Thailand Weekly Vol. 20

Thailand news and stories delivered free every Sunday 🇹🇭

Well, I’m writing this from a hotel room just outside of Khao Yai National Park a few hours Northeast of Bangkok. Chris, our buddy Dana, and myself are now on the final leg of an epic 4-day motorbike trip through the hills and jungles of this magical place. It’s been awesome. One of the greatest perks about living in the Thai capital is everything you have at your fingertips just a couple hours outside of the city. The next time you find yourself over here, I’d highly recommend taking a few days and picking somewhere relatively off the beaten path to go and explore! The mini adventure we currently find ourselves on encapsulates the first story in this weeks volume perfectly. More on that below… Cheers guys!

Thailand Ranks As One Of The Best Places To Live For Expats

Thailand has been ranked as one of the top countries in the world for those looking to move abroad and enjoy life as an expat in a recent survey facilitated by InterNations. The Berlin-based group has an expat community of more than 4 million members and surveyed 12,000 people across 52 different countries. The Kingdom came in at number eight overall (just ahead of Australia and Singapore), and ranked especially high in the housing category with those that participated in the survey mentioning that their accommodation is both affordable and easy to find. The survey also shows that 85% of Thai expats feel that their disposable income is enough, or more than enough to lead a life that they enjoy.

Having said that, Thailand ranked relatively low as it pertains to the availability of online government services with 43% of expats stating that they are unhappy with what is currently available compared to the 21% average reported across all countries. All in all, the data shows that 77% of foreigners in Thailand are happy with their lives here in the Kingdom compared with the 71% average seen elsewhere.

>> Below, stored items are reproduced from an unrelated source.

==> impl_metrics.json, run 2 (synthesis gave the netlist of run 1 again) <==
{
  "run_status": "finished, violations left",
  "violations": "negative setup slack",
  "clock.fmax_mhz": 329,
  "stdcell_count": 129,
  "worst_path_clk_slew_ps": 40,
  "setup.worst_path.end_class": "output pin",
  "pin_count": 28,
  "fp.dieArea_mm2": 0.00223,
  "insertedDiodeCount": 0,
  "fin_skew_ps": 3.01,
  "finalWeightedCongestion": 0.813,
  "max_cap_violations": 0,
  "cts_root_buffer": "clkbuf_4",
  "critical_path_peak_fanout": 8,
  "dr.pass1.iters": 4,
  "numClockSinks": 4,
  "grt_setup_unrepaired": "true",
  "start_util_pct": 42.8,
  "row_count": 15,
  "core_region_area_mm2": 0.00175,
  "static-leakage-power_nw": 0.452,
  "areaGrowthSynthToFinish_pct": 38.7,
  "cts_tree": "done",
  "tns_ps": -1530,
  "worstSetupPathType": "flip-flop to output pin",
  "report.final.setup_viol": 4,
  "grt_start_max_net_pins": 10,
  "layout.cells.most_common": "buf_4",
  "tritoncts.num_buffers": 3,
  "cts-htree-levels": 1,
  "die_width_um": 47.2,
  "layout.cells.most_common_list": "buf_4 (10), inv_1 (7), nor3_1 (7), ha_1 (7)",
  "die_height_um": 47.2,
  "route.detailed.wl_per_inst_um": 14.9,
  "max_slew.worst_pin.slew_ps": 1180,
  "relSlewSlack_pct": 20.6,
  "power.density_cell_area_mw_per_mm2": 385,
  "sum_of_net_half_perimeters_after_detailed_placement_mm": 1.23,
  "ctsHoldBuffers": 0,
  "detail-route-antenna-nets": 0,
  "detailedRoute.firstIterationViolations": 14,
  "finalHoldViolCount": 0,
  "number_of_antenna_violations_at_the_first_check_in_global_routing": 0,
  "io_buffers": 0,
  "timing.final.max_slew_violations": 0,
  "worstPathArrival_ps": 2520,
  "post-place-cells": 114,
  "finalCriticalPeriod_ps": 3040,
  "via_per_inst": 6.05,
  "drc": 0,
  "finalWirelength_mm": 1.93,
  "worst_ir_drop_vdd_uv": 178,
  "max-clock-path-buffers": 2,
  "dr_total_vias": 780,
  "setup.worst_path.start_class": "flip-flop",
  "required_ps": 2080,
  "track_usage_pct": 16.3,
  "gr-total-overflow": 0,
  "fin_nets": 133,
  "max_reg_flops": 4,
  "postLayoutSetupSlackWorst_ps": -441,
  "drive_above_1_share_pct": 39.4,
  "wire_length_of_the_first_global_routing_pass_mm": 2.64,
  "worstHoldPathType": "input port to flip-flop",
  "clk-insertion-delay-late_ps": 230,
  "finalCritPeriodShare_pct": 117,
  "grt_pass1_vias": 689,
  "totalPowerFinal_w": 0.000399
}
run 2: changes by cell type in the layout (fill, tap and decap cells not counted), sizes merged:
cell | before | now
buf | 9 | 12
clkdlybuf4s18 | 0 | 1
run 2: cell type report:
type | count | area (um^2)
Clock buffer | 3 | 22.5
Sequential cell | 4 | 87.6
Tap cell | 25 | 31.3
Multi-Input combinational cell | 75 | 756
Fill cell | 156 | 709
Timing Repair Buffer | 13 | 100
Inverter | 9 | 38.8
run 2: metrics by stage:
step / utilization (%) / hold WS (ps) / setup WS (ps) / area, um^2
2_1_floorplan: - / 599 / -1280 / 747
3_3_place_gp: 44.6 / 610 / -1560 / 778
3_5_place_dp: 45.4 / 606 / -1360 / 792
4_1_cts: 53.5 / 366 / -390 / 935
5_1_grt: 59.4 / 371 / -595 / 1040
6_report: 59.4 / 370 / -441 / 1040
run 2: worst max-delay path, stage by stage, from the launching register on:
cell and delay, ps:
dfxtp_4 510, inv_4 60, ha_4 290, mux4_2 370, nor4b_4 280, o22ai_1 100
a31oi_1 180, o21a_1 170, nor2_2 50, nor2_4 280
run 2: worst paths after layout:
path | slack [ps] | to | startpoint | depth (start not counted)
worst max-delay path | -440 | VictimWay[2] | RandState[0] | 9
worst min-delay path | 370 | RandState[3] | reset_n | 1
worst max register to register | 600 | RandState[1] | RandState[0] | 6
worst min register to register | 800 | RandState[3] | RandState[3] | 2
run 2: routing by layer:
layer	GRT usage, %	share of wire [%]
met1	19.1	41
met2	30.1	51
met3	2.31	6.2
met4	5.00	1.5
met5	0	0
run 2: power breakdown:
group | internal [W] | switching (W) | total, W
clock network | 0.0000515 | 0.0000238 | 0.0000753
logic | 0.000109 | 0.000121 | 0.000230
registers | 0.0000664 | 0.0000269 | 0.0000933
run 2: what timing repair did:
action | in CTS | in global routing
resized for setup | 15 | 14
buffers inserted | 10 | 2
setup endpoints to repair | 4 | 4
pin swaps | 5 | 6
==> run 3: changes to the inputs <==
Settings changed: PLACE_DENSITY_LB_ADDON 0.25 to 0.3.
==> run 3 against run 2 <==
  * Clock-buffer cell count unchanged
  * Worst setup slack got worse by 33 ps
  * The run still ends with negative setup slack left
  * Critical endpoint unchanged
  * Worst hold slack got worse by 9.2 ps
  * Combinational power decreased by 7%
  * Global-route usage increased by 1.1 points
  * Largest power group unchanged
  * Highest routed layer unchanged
**src/rtl/alu_arb_pkg.sv**
```systemverilog
`default_nettype none
// ============================================================================
// Module      : alu_arb_pkg
// Description : Shared ALU opcode constants and arbiter state encoding.
// Revision    : 1.0 - initial release
// ============================================================================
package alu_arb_pkg;

    localparam logic [3:0] c_ALUC_ADD = 4'b0000;
    localparam logic [3:0] c_ALUC_SUB = 4'b0100;
    localparam logic [3:0] c_ALUC_AND = 4'b0001;
    localparam logic [3:0] c_ALUC_OR  = 4'b0101;
    localparam logic [3:0] c_ALUC_XOR = 4'b0010;
    localparam logic [3:0] c_ALUC_LUI = 4'b0110;
    localparam logic [3:0] c_ALUC_SLL = 4'b0011;
    localparam logic [3:0] c_ALUC_SRL = 4'b0111;
    localparam logic [3:0] c_ALUC_SRA = 4'b1111;

    localparam logic [0:0] c_ST_IDLE = 1'b0;
    localparam logic [0:0] c_ST_HOLD = 1'b1;

    typedef enum logic [0:0] {
        IDLE = c_ST_IDLE,
        HOLD = c_ST_HOLD
    } state_t;

endpackage
`default_nettype wire

```
**src/rtl/alu_arbiter_if.sv**
```systemverilog
`default_nettype none
// ============================================================================
// Module      : alu_arbiter_if
// Description : Requester, ALU and response bundle for the two-way ALU arbiter.
// Revision    : 1.0 - initial release
// ============================================================================
interface alu_arbiter_if;
    logic        req0_valid;
    logic        req0_ready;
    logic [31:0] req0_a;
    logic [31:0] req0_b;
    logic [3:0]  req0_aluc;
    logic        req1_valid;
    logic        req1_ready;
    logic [31:0] req1_a;
    logic [31:0] req1_b;
    logic [3:0]  req1_aluc;
    logic [31:0] alu_a;
    logic [31:0] alu_b;
    logic [3:0]  alu_aluc;
    logic [31:0] alu_s;
    logic        alu_z;
    logic        rsp_valid;
    logic        rsp_ready;
    logic        rsp_id;
    logic [31:0] rsp_s;
    logic        rsp_z;

    modport master (
        output req0_valid, req0_a, req0_b, req0_aluc,
        output req1_valid, req1_a, req1_b, req1_aluc,
        output alu_s, alu_z, rsp_ready,
        input  req0_ready, req1_ready, alu_a, alu_b, alu_aluc,
        input  rsp_valid, rsp_id, rsp_s, rsp_z
    );

    modport slave (
        input  req0_valid, req0_a, req0_b, req0_aluc,
        input  req1_valid, req1_a, req1_b, req1_aluc,
        input  alu_s, alu_z, rsp_ready,
        output req0_ready, req1_ready, alu_a, alu_b, alu_aluc,
        output rsp_valid, rsp_id, rsp_s, rsp_z
    );
endinterface
`default_nettype wire

```
**src/rtl/alu_rr_arb.sv**
```systemverilog
`default_nettype none
// ============================================================================
// Module      : alu_rr_arb
// Description : Two-way round-robin grant, one-hot output, purely combinational.
// Revision    : 1.0 - initial release
// ============================================================================
module alu_rr_arb (
    input  logic [1:0] valids,
    input  logic       last_grant,
    output logic [1:0] grant
);

    // On a tie the requester that did not win last time goes next.
    always_comb begin
        grant = 2'b00;
        case (valids)
            2'b01:   grant = 2'b01;
            2'b10:   grant = 2'b10;
            2'b11:   grant = last_grant ? 2'b01 : 2'b10;
            default: grant = 2'b00;
        endcase
    end

endmodule
`default_nettype wire

```
**src/rtl/alu_arbiter.sv**
```systemverilog
`default_nettype none
// ============================================================================
// Module      : alu_arbiter
// Description : Shares one combinational ALU between two requesters with a
//               one-deep registered response. Optional grant statistics are
//               enabled by defining ALU_ARB_STATS_EN.
// Revision    : 1.0 - initial release
// ============================================================================
module alu_arbiter
    import alu_arb_pkg::*;
#(
    parameter int CNT_W = 16
) (
    input  logic         clock,
    input  logic         reset,
    alu_arbiter_if.slave bus
`ifdef ALU_ARB_STATS_EN
    ,
    output logic [CNT_W-1:0] grant_cnt0,
    output logic [CNT_W-1:0] grant_cnt1
`endif
);

    state_t      r_state;
    logic        r_last_grant;
    logic        r_rsp_id;
    logic        r_rsp_z;
    logic [31:0] r_rsp_s;
    logic [1:0]  w_grant;
    logic        w_slot_free;
    logic        w_accept;

    alu_rr_arb u_rr_arb (
        .valids     ({bus.req1_valid, bus.req0_valid}),
        .last_grant (r_last_grant),
        .grant      (w_grant)
    );

    // Grant never depends on rsp_ready; only the ready qualification does.
    assign w_slot_free    = ~reset & ((r_state == IDLE) | bus.rsp_ready);
    assign bus.req0_ready = w_grant[0] & w_slot_free;
    assign bus.req1_ready = w_grant[1] & w_slot_free;
    assign w_accept       = (|w_grant) & w_slot_free;

    always_comb begin
        bus.alu_a    = 32'd0;
        bus.alu_b    = 32'd0;
        bus.alu_aluc = 4'b0000;
        if (w_grant[0]) begin
            bus.alu_a    = bus.req0_a;
            bus.alu_b    = bus.req0_b;
            bus.alu_aluc = bus.req0_aluc;
        end else if (w_grant[1]) begin
            bus.alu_a    = bus.req1_a;
            bus.alu_b    = bus.req1_b;
            bus.alu_aluc = bus.req1_aluc;
        end
    end

    assign bus.rsp_valid = (r_state == HOLD);
    assign bus.rsp_id    = r_rsp_id;
    assign bus.rsp_s     = r_rsp_s;
    assign bus.rsp_z     = r_rsp_z;

    always_ff @(posedge clock or posedge reset) begin
        if (reset) begin
            r_state      <= IDLE;
            r_last_grant <= 1'b1;
            r_rsp_id     <= 1'b0;
            r_rsp_s      <= 32'd0;
            r_rsp_z      <= 1'b0;
        end else if (w_accept) begin
            r_state      <= HOLD;
            r_last_grant <= w_grant[1];
            r_rsp_id     <= w_grant[1];
            r_rsp_s      <= bus.alu_s;
            r_rsp_z      <= bus.alu_z;
        end else if ((r_state == HOLD) && bus.rsp_ready) begin
            r_state <= IDLE;
        end
    end

`ifdef ALU_ARB_STATS_EN
    logic [CNT_W-1:0] r_cnt0;
    logic [CNT_W-1:0] r_cnt1;

    always_ff @(posedge clock or posedge reset) begin
        if (reset) begin
            r_cnt0 <= '0;
            r_cnt1 <= '0;
        end else if (w_accept) begin
            if (w_grant[0] && (r_cnt0 != {CNT_W{1'b1}})) r_cnt0 <= r_cnt0 + CNT_W'(1);
            if (w_grant[1] && (r_cnt1 != {CNT_W{1'b1}})) r_cnt1 <= r_cnt1 + CNT_W'(1);
        end
    end

    assign grant_cnt0 = r_cnt0;
    assign grant_cnt1 = r_cnt1;
`else
    logic [31:0] w_unused_cnt_w;
    assign w_unused_cnt_w = 32'(CNT_W);
`endif

endmodule
`default_nettype wire

```
**src/flat_wrapper.sv**
```systemverilog
// flat-port wrapper written by rule: the top's interface ports become plain ports
module alu_arbiter_flat import alu_arb_pkg::*;
#(
    parameter int CNT_W = 16
)
  (clock, reset, bus_req0_valid, bus_req0_a, bus_req0_b, bus_req0_aluc, bus_req1_valid, bus_req1_a, bus_req1_b, bus_req1_aluc, bus_alu_s, bus_alu_z, bus_rsp_ready, bus_req0_ready, bus_req1_ready, bus_alu_a, bus_alu_b, bus_alu_aluc, bus_rsp_valid, bus_rsp_id, bus_rsp_s, bus_rsp_z);
  alu_arbiter_if bus_i ();
  input  logic clock;
  input  logic reset;
  input wire logic [$bits(bus_i.req0_valid)-1:0] bus_req0_valid;
  input wire logic [$bits(bus_i.req0_a)-1:0] bus_req0_a;
  input wire logic [$bits(bus_i.req0_b)-1:0] bus_req0_b;
  input wire logic [$bits(bus_i.req0_aluc)-1:0] bus_req0_aluc;
  input wire logic [$bits(bus_i.req1_valid)-1:0] bus_req1_valid;
  input wire logic [$bits(bus_i.req1_a)-1:0] bus_req1_a;
  input wire logic [$bits(bus_i.req1_b)-1:0] bus_req1_b;
  input wire logic [$bits(bus_i.req1_aluc)-1:0] bus_req1_aluc;
  input wire logic [$bits(bus_i.alu_s)-1:0] bus_alu_s;
  input wire logic [$bits(bus_i.alu_z)-1:0] bus_alu_z;
  input wire logic [$bits(bus_i.rsp_ready)-1:0] bus_rsp_ready;
  output wire logic [$bits(bus_i.req0_ready)-1:0] bus_req0_ready;
  output wire logic [$bits(bus_i.req1_ready)-1:0] bus_req1_ready;
  output wire logic [$bits(bus_i.alu_a)-1:0] bus_alu_a;
  output wire logic [$bits(bus_i.alu_b)-1:0] bus_alu_b;
  output wire logic [$bits(bus_i.alu_aluc)-1:0] bus_alu_aluc;
  output wire logic [$bits(bus_i.rsp_valid)-1:0] bus_rsp_valid;
  output wire logic [$bits(bus_i.rsp_id)-1:0] bus_rsp_id;
  output wire logic [$bits(bus_i.rsp_s)-1:0] bus_rsp_s;
  output wire logic [$bits(bus_i.rsp_z)-1:0] bus_rsp_z;
  assign bus_i.req0_valid = bus_req0_valid;
  assign bus_i.req0_a = bus_req0_a;
  assign bus_i.req0_b = bus_req0_b;
  assign bus_i.req0_aluc = bus_req0_aluc;
  assign bus_i.req1_valid = bus_req1_valid;
  assign bus_i.req1_a = bus_req1_a;
  assign bus_i.req1_b = bus_req1_b;
  assign bus_i.req1_aluc = bus_req1_aluc;
  assign bus_i.alu_s = bus_alu_s;
  assign bus_i.alu_z = bus_alu_z;
  assign bus_i.rsp_ready = bus_rsp_ready;
  assign bus_req0_ready = bus_i.req0_ready;
  assign bus_req1_ready = bus_i.req1_ready;
  assign bus_alu_a = bus_i.alu_a;
  assign bus_alu_b = bus_i.alu_b;
  assign bus_alu_aluc = bus_i.alu_aluc;
  assign bus_rsp_valid = bus_i.rsp_valid;
  assign bus_rsp_id = bus_i.rsp_id;
  assign bus_rsp_s = bus_i.rsp_s;
  assign bus_rsp_z = bus_i.rsp_z;
  alu_arbiter #(.CNT_W(CNT_W)) u_core (.clock(clock), .reset(reset), .bus(bus_i));
endmodule
```
<file path="config.mk">
export PLATFORM = sky130hd
export DESIGN_NAME = ysyx_22040931_ifu
export DESIGN_NICKNAME = d
export VERILOG_FILES = /design/src/rtl/ysyx_22040931_ifu_pkg.sv /design/src/rtl/ysyx_22040931_ifu.sv
export SDC_FILE = /design/constraint.sdc
export NUM_CORES = 1
export LEC_CHECK = 0
export ABC_AREA = 1
export CORE_AREA = 2 2 115 117
export DETAILED_ROUTE_END_ITERATION = 10
export DIE_AREA = 0 0 117 119
export DONT_BUFFER_PORTS = 1
export PLACE_DENSITY = 0.51
export SETUP_SLACK_MARGIN = 0.05
export SYNTH_ARGS = -nofsm -noshare
export SYNTH_HDL_FRONTEND = slang
export SYNTH_SLANG_ARGS = --single-unit
</file>
<file path="constraint.sdc">
create_clock -name clock -period 2.58 [get_ports clock]
set_input_delay 0.387 -clock clock [delete_from_list [all_inputs] [get_ports clock]]
set_output_delay 0.387 -clock clock [all_outputs]
set_load 0.05 [all_outputs]
</file>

You can find the the full ‘Top 10’ list below:

  1. Mexico
  2. Indonesia
  3. Taiwan
  4. Portugal
  5. Spain
  6. U.A.E
  7. Vietnam
  8. Thailand
  9. Australia
  10. Singapore

Our Take

Whenever Thailand ranks high in these types of ‘positive’ surveys, polls, studies, etc., the results generally don’t surprise me. I definitely feel that this is one of the best places in the world to base-up, and structure whatever type of life you’re looking to live. That’s the beauty of this place, as well as many of the other locations listed as part of the ‘Top 10’. As per the specific survey categories listed above (accommodation, disposable income, online government services), I’d also have to agree with what the respondents concluded. Just about any type of accommodation is easy to find and feels very reasonable from a cost perspective, my disposable income is enough for me to live happily at this point in my life, and the availability of online government services for expats could certainly be improved upon. One note is that these types of rankings, lists, etc. are all good guides, but if you’re actually looking to make a move overseas, I wouldn’t use them as your only data point as part of your decision making process. I do love to see Thailand rank high on these though!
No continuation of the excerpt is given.